[src/ffc_pkg.sv]
// Purpose: shared constants and types for the flat field correction stage
// Assumes: one pixel-processing clock at 25 MHz, active-low async reset
// Notes:   coefficient word layout, reset values and width limits live here
//
// Summary of operation
// - output equals raw minus offset, times gain
// - gain is UQ2.8 in bits 9..0
// - offset is unsigned six bits, bits 15..10
// - coefficient word is 16-bit little-endian
// - one coefficient word per corrected component, arrival order
// - coefficient chosen by component position in image; address advances on corrected components only
// - correction precedes exchange, lookup and Bayer stages
// - mono, Bayer, RGB at 8..16-bit components
// - image size stays within per-format limit
// - dedicated 512 MB coefficient partition, apart from FIFO
// - one coefficient fetch per corrected component
// - no capture or fetch during blanking
// - cameras keep combined rate within shared budget
// - enable control corrects, disable passes through
package ffc_pkg;

    // ---------------------------------------------------------------
    // coefficient word layout
    // ---------------------------------------------------------------
    localparam int GAIN_LSB      = 0;
    localparam int GAIN_W        = 10;
    localparam int GAIN_FRAC     = 8;
    localparam int OFFSET_LSB    = 10;
    localparam int OFFSET_W      = 6;
    localparam int COEF_W        = 16;
    localparam int BYTE_W        = 8;

    // ---------------------------------------------------------------
    // memory partition and widths
    // ---------------------------------------------------------------
    localparam longint COEF_PART_BYTES = 64'h0000_0000_2000_0000;
    localparam int     COEF_ADDR_W     = 29;
    localparam int     COMP_W_MAX      = 16;
    localparam int     COMP_W_MIN      = 8;

    // ---------------------------------------------------------------
    // reset values
    // ---------------------------------------------------------------
    localparam logic [COEF_ADDR_W-1:0] ADDR_RESET = 29'h0000_0000;
    localparam logic                   FLAG_RESET = 1'h0;

    typedef enum logic [2:0] {
        FFC_IDLE  = 3'b001,
        FFC_FETCH = 3'b010,
        FFC_SEND  = 3'b100
    } ffc_state_t;

endpackage

[src/ffc_if.sv]
// Purpose: carrier between the correction stage and its stream/memory partner
// Assumes: both ends run on the same clk_i
// Notes:   valid/ready streams; coefficient read is request/response
`timescale 1ns/1ns
`default_nettype none
interface ffc_if #(
    parameter int COMP_W = 16
) (
    input wire logic clk_i
);
    // raw pixel stream from the camera side
    logic                             raw_valid;
    logic                             raw_ready;
    logic [COMP_W-1:0]                raw_component_value;
    logic                             raw_frame_start;
    // coefficient memory read (byte lanes: low byte first)
    logic                             coef_req;
    logic [ffc_pkg::COEF_ADDR_W-1:0]  coef_addr;
    logic                             coef_ack;
    logic [2*ffc_pkg::BYTE_W-1:0]     coef_bytes;
    // corrected stream towards later stages
    logic                             out_valid;
    logic                             out_ready;
    logic [COMP_W-1:0]                corrected_component_value;

    modport device (
        input  clk_i, raw_valid, raw_component_value, raw_frame_start,
               coef_ack, coef_bytes, out_ready,
        output raw_ready, coef_req, coef_addr, out_valid, corrected_component_value
    );
    modport partner (
        input  clk_i, raw_ready, coef_req, coef_addr, out_valid,
               corrected_component_value,
        output raw_valid, raw_component_value, raw_frame_start,
               coef_ack, coef_bytes, out_ready
    );
endinterface
`default_nettype wire

[src/ffc_core.sv]
// Purpose: per-component flat field correction, device end
// Assumes: partner keeps image size and data rate in budget
// Notes:   one component in flight; fetch, compute, hand on
//          at most one component per four clocks while correcting
`timescale 1ns/1ns
`default_nettype none
module ffc_core #(
    parameter int COMP_W = 16
) (
    // clock and reset
    input  wire logic clk_i,
    input  wire logic reset_n_i,
    // control
    input  wire logic flat_field_enable_control_i,
    // link
    ffc_if.device     link
);
    // ---------------------------------------------------------------
    // elaboration checks
    // ---------------------------------------------------------------
    // the arithmetic only serves these component widths
    if ((COMP_W != 8) && (COMP_W != 10) && (COMP_W != 12) &&
        (COMP_W != 14) && (COMP_W != 16)) begin : g_bad_width
        $error("ffc_core: unsupported component width");
    end

    if ((COMP_W < ffc_pkg::COMP_W_MIN) || (COMP_W > ffc_pkg::COMP_W_MAX)) begin : g_bad_range
        $error("ffc_core: component width outside supported range");
    end

    // the word decode assumes two byte lanes, gain below offset, no gaps
    if (ffc_pkg::COEF_W != 2 * ffc_pkg::BYTE_W) begin : g_bad_word
        $error("ffc_core: coefficient word is not two bytes");
    end
    if (ffc_pkg::GAIN_LSB + ffc_pkg::GAIN_W != ffc_pkg::OFFSET_LSB) begin : g_bad_gain
        $error("ffc_core: gain field does not meet offset field");
    end
    if (ffc_pkg::OFFSET_LSB + ffc_pkg::OFFSET_W != ffc_pkg::COEF_W) begin : g_bad_offset
        $error("ffc_core: offset field does not end at top of word");
    end
    if (ffc_pkg::GAIN_FRAC >= ffc_pkg::GAIN_W) begin : g_bad_frac
        $error("ffc_core: gain has no integer bits");
    end

    // the address counter must span the whole coefficient partition
    if ((64'h0000_0000_0000_0001 << ffc_pkg::COEF_ADDR_W) !=
        ffc_pkg::COEF_PART_BYTES) begin : g_bad_part
        $error("ffc_core: address width does not span the partition");
    end

    // a frame restart must land on a word boundary
    if (ffc_pkg::ADDR_RESET[0] != 1'b0) begin : g_bad_align
        $error("ffc_core: restart address is not word aligned");
    end

    // one coefficient word of two bytes per corrected component
    localparam logic [ffc_pkg::COEF_ADDR_W-1:0] ADDR_STEP =
        ffc_pkg::COEF_ADDR_W'(ffc_pkg::COEF_W / ffc_pkg::BYTE_W);

    typedef struct packed {
        ffc_pkg::ffc_state_t              st;
        logic [ffc_pkg::COEF_ADDR_W-1:0]  addr;
        logic [COMP_W-1:0]                raw;
        logic                             req;
        logic                             in_rdy;
        logic                             ovalid;
        logic [COMP_W-1:0]                oval;
    } ffc_core_state_t;

    ffc_core_state_t s_q;
    ffc_core_state_t s_d;

    logic [ffc_pkg::COEF_W-1:0] word;
    logic [COMP_W-1:0]          result;

    // ---------------------------------------------------------------
    // arithmetic
    // ---------------------------------------------------------------
    // byte lane 0 carries the low byte of the little-endian word
    assign word = {link.coef_bytes[2*ffc_pkg::BYTE_W-1:ffc_pkg::BYTE_W],
                   link.coef_bytes[ffc_pkg::BYTE_W-1:0]};

    // combinational, so the answer cycle registers the result directly;
    // the multiplier therefore sits on the path from coef_bytes to s_q
    ffc_core_math #(
        .COMP_W   (COMP_W)
    ) ffc_core_math_i (
        .raw_i    (s_q.raw),
        .word_i   (word),
        .result_o (result)
    );

    // ---------------------------------------------------------------
    // sequencing
    // ---------------------------------------------------------------
    always_comb begin
        s_d = s_q;
        unique case (s_q.st)
            ffc_pkg::FFC_IDLE: begin
                // only active pixels arrive as valid, so blanking costs nothing
                if (link.raw_valid && s_q.in_rdy) begin
                    s_d.in_rdy = 1'b0;
                    s_d.raw    = link.raw_component_value;
                    if (link.raw_frame_start)
                        s_d.addr = ffc_pkg::ADDR_RESET;
                    // enable counts only here, so a change between components
                    // never pairs a raw value with a stale decision
                    if (flat_field_enable_control_i) begin
                        s_d.req = 1'b1;
                        s_d.st  = ffc_pkg::FFC_FETCH;
                    end else begin
                        s_d.ovalid = 1'b1;
                        s_d.oval   = link.raw_component_value;
                        s_d.st     = ffc_pkg::FFC_SEND;
                    end
                end
            end
            ffc_pkg::FFC_FETCH: begin
                if (link.coef_ack) begin
                    s_d.req    = 1'b0;
                    // two bytes per component in the partition
                    s_d.addr   = s_q.addr + ADDR_STEP;
                    s_d.ovalid = 1'b1;
                    s_d.oval   = result;
                    s_d.st = ffc_pkg::FFC_SEND;
                end
            end
            ffc_pkg::FFC_SEND: begin
                // one component in flight: the next take waits for acceptance
                if (link.out_ready) begin
                    s_d.ovalid = 1'b0;
                    s_d.in_rdy = 1'b1;
                    s_d.st     = ffc_pkg::FFC_IDLE;
                end
            end
            default: begin
                s_d.st     = ffc_pkg::FFC_IDLE;
                s_d.req    = 1'b0;
                s_d.ovalid = 1'b0;
                s_d.in_rdy = 1'b1;
            end
        endcase
    end

    always_ff @(posedge clk_i or negedge reset_n_i) begin
        if (!reset_n_i) begin
            s_q.st     <= ffc_pkg::FFC_IDLE;
            s_q.addr   <= ffc_pkg::ADDR_RESET;
            s_q.raw    <= '0;
            s_q.req    <= ffc_pkg::FLAG_RESET;
            s_q.in_rdy <= 1'b1;
            s_q.ovalid <= ffc_pkg::FLAG_RESET;
            s_q.oval   <= '0;
        end else begin
            s_q <= s_d;
        end
    end

    assign link.raw_ready                 = s_q.in_rdy;
    assign link.coef_req                  = s_q.req;
    assign link.coef_addr                 = s_q.addr;
    assign link.out_valid                 = s_q.ovalid;
    assign link.corrected_component_value = s_q.oval;
endmodule

// ---------------------------------------------------------------
// coefficient arithmetic
// ---------------------------------------------------------------
module ffc_core_math #(
    parameter int COMP_W = 16
) (
    // operands
    input  wire logic [COMP_W-1:0]          raw_i,
    input  wire logic [ffc_pkg::COEF_W-1:0] word_i,
    // result
    output logic [COMP_W-1:0]               result_o
);
    localparam int                PROD_W   = COMP_W + ffc_pkg::GAIN_W;
    localparam logic [COMP_W-1:0] COMP_MAX = {COMP_W{1'b1}};

    if ((COMP_W != 8) && (COMP_W != 10) && (COMP_W != 12) &&
        (COMP_W != 14) && (COMP_W != 16)) begin : g_bad_width
        $error("ffc_core_math: unsupported component width");
    end

    logic [ffc_pkg::OFFSET_W-1:0] offs;
    logic [ffc_pkg::GAIN_W-1:0]   gain;
    logic [COMP_W-1:0]            diff;
    logic [PROD_W-1:0]            prod;
    logic [PROD_W-1:0]            scaled;

    // a dark level above the raw value would wrap, so the difference floors at
    // zero; the gain has two integer bits, so the product clips at full scale
    always_comb begin
        gain = word_i[ffc_pkg::GAIN_LSB +: ffc_pkg::GAIN_W];
        offs = word_i[ffc_pkg::OFFSET_LSB +: ffc_pkg::OFFSET_W];
        if (raw_i > COMP_W'(offs))
            diff = raw_i - COMP_W'(offs);
        else
            diff = '0;
        prod   = PROD_W'(diff) * PROD_W'(gain);
        scaled = prod >> ffc_pkg::GAIN_FRAC;
        if (scaled > PROD_W'(COMP_MAX))
            result_o = COMP_MAX;
        else
            result_o = scaled[COMP_W-1:0];
    end
endmodule
`default_nettype wire

[src/flat_wrapper.sv]
// flat-port wrapper written by rule: the top's interface ports become plain ports
module ffc_core_flat 
#(
    parameter int COMP_W = 16
)
  (clk_i, reset_n_i, flat_field_enable_control_i, link_raw_valid, link_raw_component_value, link_raw_frame_start, link_coef_ack, link_coef_bytes, link_out_ready, link_raw_ready, link_coef_req, link_coef_addr, link_out_valid, link_corrected_component_value);
  ffc_if #(.COMP_W(COMP_W)) link_i (.clk_i(clk_i));
  input  wire logic clk_i;
  input  wire logic reset_n_i;
  input  wire logic flat_field_enable_control_i;
  input wire logic [$bits(link_i.raw_valid)-1:0] link_raw_valid;
  input wire logic [$bits(link_i.raw_component_value)-1:0] link_raw_component_value;
  input wire logic [$bits(link_i.raw_frame_start)-1:0] link_raw_frame_start;
  input wire logic [$bits(link_i.coef_ack)-1:0] link_coef_ack;
  input wire logic [$bits(link_i.coef_bytes)-1:0] link_coef_bytes;
  input wire logic [$bits(link_i.out_ready)-1:0] link_out_ready;
  output wire logic [$bits(link_i.raw_ready)-1:0] link_raw_ready;
  output wire logic [$bits(link_i.coef_req)-1:0] link_coef_req;
  output wire logic [$bits(link_i.coef_addr)-1:0] link_coef_addr;
  output wire logic [$bits(link_i.out_valid)-1:0] link_out_valid;
  output wire logic [$bits(link_i.corrected_component_value)-1:0] link_corrected_component_value;
  assign link_i.raw_valid = link_raw_valid;
  assign link_i.raw_component_value = link_raw_component_value;
  assign link_i.raw_frame_start = link_raw_frame_start;
  assign link_i.coef_ack = link_coef_ack;
  assign link_i.coef_bytes = link_coef_bytes;
  assign link_i.out_ready = link_out_ready;
  assign link_raw_ready = link_i.raw_ready;
  assign link_coef_req = link_i.coef_req;
  assign link_coef_addr = link_i.coef_addr;
  assign link_out_valid = link_i.out_valid;
  assign link_corrected_component_value = link_i.corrected_component_value;
  ffc_core #(.COMP_W(COMP_W)) u_core (.clk_i(clk_i), .reset_n_i(reset_n_i), .flat_field_enable_control_i(flat_field_enable_control_i), .link(link_i));
endmodule
[config.mk]
export PLATFORM = sky130hd
export DESIGN_NAME = ffc_core_flat
export DESIGN_NICKNAME = d
export VERILOG_FILES = /design/src/ffc_pkg.sv /design/src/ffc_if.sv /design/src/ffc_core.sv /design/src/flat_wrapper.sv
export SDC_FILE = /design/constraint.sdc
export NUM_CORES = 1
export LEC_CHECK = 0
export BUFFER_PORTS_ARGS = -buffer_cell sky130_fd_sc_hd__buf_2
export CAP_MARGIN = 40
export CORE_ASPECT_RATIO = 1.1
export CORE_MARGIN = 8
export CORE_UTILIZATION = 55
export CTS_CLUSTER_DIAMETER = 150
export DETAILED_ROUTE_END_ITERATION = 10
export HOLD_SLACK_MARGIN = 0.1
export PLACE_DENSITY = 0.75
export SLEW_MARGIN = 20
export SYNTH_ARGS = -nofsm -noshare
export SYNTH_HDL_FRONTEND = slang
export SYNTH_SLANG_ARGS = --single-unit
[constraint.sdc]
create_clock -name clk_i -period 9.8 [get_ports clk_i]
set_input_delay 2.45 -clock clk_i [delete_from_list [all_inputs] [get_ports clk_i]]
set_output_delay 2.45 -clock clk_i [all_outputs]
set_load 0.01 [all_outputs]
==> impl_metrics.yaml <==
synth:
  syn_area_per_cell_um2: 8.72
  synth.distinct_cells: 57
  synth_flop_cell: "dfrtp_1"
  synthCells: 1026
  synth_largest_area_cell: "fa_1"
  synth_adder_area_share_pct: 33.9
  synth_top_area_share_pct: 24.6
  synthMuxAreaShare_pct: 0.490
  synthArstFlopShare_pct: 100
  yosys-top-cells-area: "fa_1 25%, dfrtp_1 18%, ha_1 9.2%"
  yosys.area_share.simple_pct: 20.7
  synth_top_family_by_area: "adder cells"
  synth-seq-cells: 66
  netlist_area_mm2: 0.00894
  synth-xor-area-share_pct: 4.41
  synth_compound_area_share_pct: 11.1
  syn-num-nets: 1241
  yosys_warnings: 0
  synth-seq-area-share_pct: 18.5
  synth_edf_count: 0
drt:
  drtIter0Drc: 486
  drt-pass1-iter-count: 5
  dr_total_vias: 7146
  vias_per_cell: 5.58
  drtAntennaViolNets: 0
  wl_per_cell_um: 16.5
  drt_wl_total_um: 21100
  drc: 0
placed_design:
  pre_cts_ws_ns: -0.000744
  io_buffer_count: 85
  gp_congestion: 0.909
  dp_hpwl_um: 16800
status:
  status: "complete, no violations"
sta:
  worst_pin_slew_ns: 0.747
  max_clock_freq_mhz: 106
  setup_viol: 0
  worst_slack_ns: 0.375
  whs_ns: 0.484
  setup_tns_ns: 0
  rsz0062_at_grt: "no"
  max_slew_margin_pct: 50.0
  period_share_pct: 96.2
  period_minus_slack_ns: 9.43
  skew_ns: 0.00650
  finalMaxSlewViolations: 0
  hold_viol: 0
setup_path:
  r2r_slack_ns: 2.11
  r2r-start: "u_core.s_q[19]$_DFFE_PN0P_"
  cp_max_fo: 16
  crit_path_end_kind: "register"
  start_kind: "primary input"
  required_ns: 10.02
  worst-setup-path-type: "in -> reg"
  reg2reg_depth: 29
  crit_top_cell: "fa_1"
  r2r-end: "u_core.link.corrected_component_value[6]$_DFFE_PN0P_"
  cp_slowest_cell: "fa_1"
  worstPathArrival_ns: 9.64
  slowest_delay_ns: 0.55
floorplan:
  die_area_mm2: 0.0206
  initial_core_util_pct: 55.5
  io_pins: 87
  coreArea_mm2: 0.0161
  row_count: 49
  die_h_um: 150
  die_w_um: 138
worst_hold_path:
  hp-class: "reg -> reg"
  min_to: "u_core.s_q[23]$_DFFE_PN0P_"
  hold_depth: 2
  worstHoldStart: "u_core.s_q[23]$_DFFE_PN0P_"
clock_network:
  path_clk_slew_ns: 0.05
  postCtsSetupBuffers: 0
  cts_buffer_depth: 2
  cts_buffers: 9
  htree_levels: 3
  cts_hold_buf: 0
  insertion_delay_ns: 0.33
  clockRootBuffer: "clkbuf_16"
  cts_tree: "done"
  cts_sinks: 66
final_layout:
  area_growth_pct: 8.77
  final_cell_mix: "149 x nand2_1, 139 x inv_1, 110 x fa_1"
  layout_commonest_cell: "nand2_1"
  num-fill-cells: 1402
  nets: 1285
  utilization_pct: 60.3
  drive_above_1_share_pct: 14.4
global_routing:
  globalRoute.totalOverflow: 0
  track_usage_pct: 21.8
  grt_pass1_vias: 7479
  grt_max_degree: 67
  grt_pass1_wl_um: 36100
  antenna_found_initial: 1
flow_run:
  drv_cap: 0
[metrics by stage]
stage	cells	area [um2]
floorplan	1026	8940
global placement	1260	9330
detailed placement	1262	9350
CTS	1278	9670
global route	1280	9730
finish	1280	9730
[sequential cells by signal, summed over array words and instances, names as in the netlist]
signal                                 cells
u_core.link.raw_ready                      1
u_core.link.out_valid                      1
u_core.link.coef_req                       1
u_core.s_q                                19
u_core.link.corrected_component_value     16
u_core.link.coef_addr                     28
[repair_timing]
action,4_1_cts,5_1_grt
endpoints found under the hold margin,0,0
gates resized for setup,0,6
setup endpoints to repair,0,16
[how the worst max path moves through the flow]
stage | endpoint | slack (ns) | start | cells after the start
4_1_cts | u_core.link.corrected_component_value[6]$_DFFE_PN0P_ | 0.33 | link_coef_bytes[10] | 30
5_1_grt | u_core.link.corrected_component_value[6]$_DFFE_PN0P_ | 0.05 | link_coef_bytes[11] | 30
3_3_place_gp | u_core.link.corrected_component_value[14]$_DFFE_PN0P_ | 0.16 | link_coef_bytes[10] | 29
3_5_place_dp | u_core.link.corrected_component_value[6]$_DFFE_PN0P_ | -0.0007 | link_coef_bytes[10] | 30
6_report | u_core.link.corrected_component_value[6]$_DFFE_PN0P_ | 0.37 | link_coef_bytes[10] | 29
2_1_floorplan | u_core.link.corrected_component_value[0]$_DFFE_PN0P_ | 0.37 | link_coef_bytes[10] | 27
[final cells by class]
type / count / area [um2] / share of cell area (%)
multi-input cells: 746 / 6340 / 65.2
flip-flops and latches: 66 / 1650 / 17.0
repair buffers: 108 / 636 / 6.53
inverters: 139 / 522 / 5.36
well taps: 204 / 255 / 2.62
clock buffers: 10 / 229 / 2.35
clock inverters: 6 / 90.1 / 0.926
diodes: 1 / 2.50 / 0.0257
[logic make-up (layout without fill, tap and decap cells)]
logic type	Yosys count	count (layout)
AND/OR/NAND/NOR	386	386
buffers and inverters	214	263
adder cells (fa/ha/maj)	176	176
AO/OA/AOI/OAI	134	134
flip-flops	66	66
XOR/XNOR	45	45
multiplexers	4	4
other	1	2
[routing by layer]
layer | global-route usage [%] | wire length [um]
met1 | 26.7 | 8640
met2 | 38.0 | 11100
met3 | 3.36 | 947
met4 | 7.45 | 482
met5 | 0 | 0
[critical path: cells and delay by family]
| kind | cells | cell delay, ns |
|---|---|---|
| fa+ha+maj | 8 | 3.41 |
| buf+inv | 7 | 0.62 |
| simple gates | 6 | 1.16 |
| xor+xnor | 1 | 0.17 |
| compound gates | 7 | 1.83 |
[Yosys cell counts, drive strengths merged, types with 8 or more instances]
| master | instances |
|---|---|
| a211oi | 8 |
| a21o | 12 |
| a21oi | 47 |
| a221oi | 16 |
| and2 | 79 |
| and3 | 10 |
| buf | 48 |
| clkbuf | 27 |
| dfrtp | 64 |
| fa | 110 |
| ha | 66 |
| inv | 139 |
| nand2 | 149 |
| nand3 | 22 |
| nor2 | 72 |
| nor3 | 12 |
| o21ai | 21 |
| or3 | 9 |
| xnor2 | 16 |
| xor2 | 29 |
Power is not shown: default switching activity piles up to over one toggle a cycle in this logic, so the estimate is an artifact.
▬▬▬▬▬▬
Assigned task -
Reproduce exactly the entries above, limited to the lines from the one with "and3 | 10 |" through the one with "xor2 | 29 |", both included.

Exercise answer -
| and3 | 10 |
| buf | 48 |
| clkbuf | 27 |
| dfrtp | 64 |
| fa | 110 |
| ha | 66 |
| inv | 139 |
| nand2 | 149 |
| nand3 | 22 |
| nor2 | 72 |
| nor3 | 12 |
| o21ai | 21 |
| or3 | 9 |
| xnor2 | 16 |
| xor2 | 29 |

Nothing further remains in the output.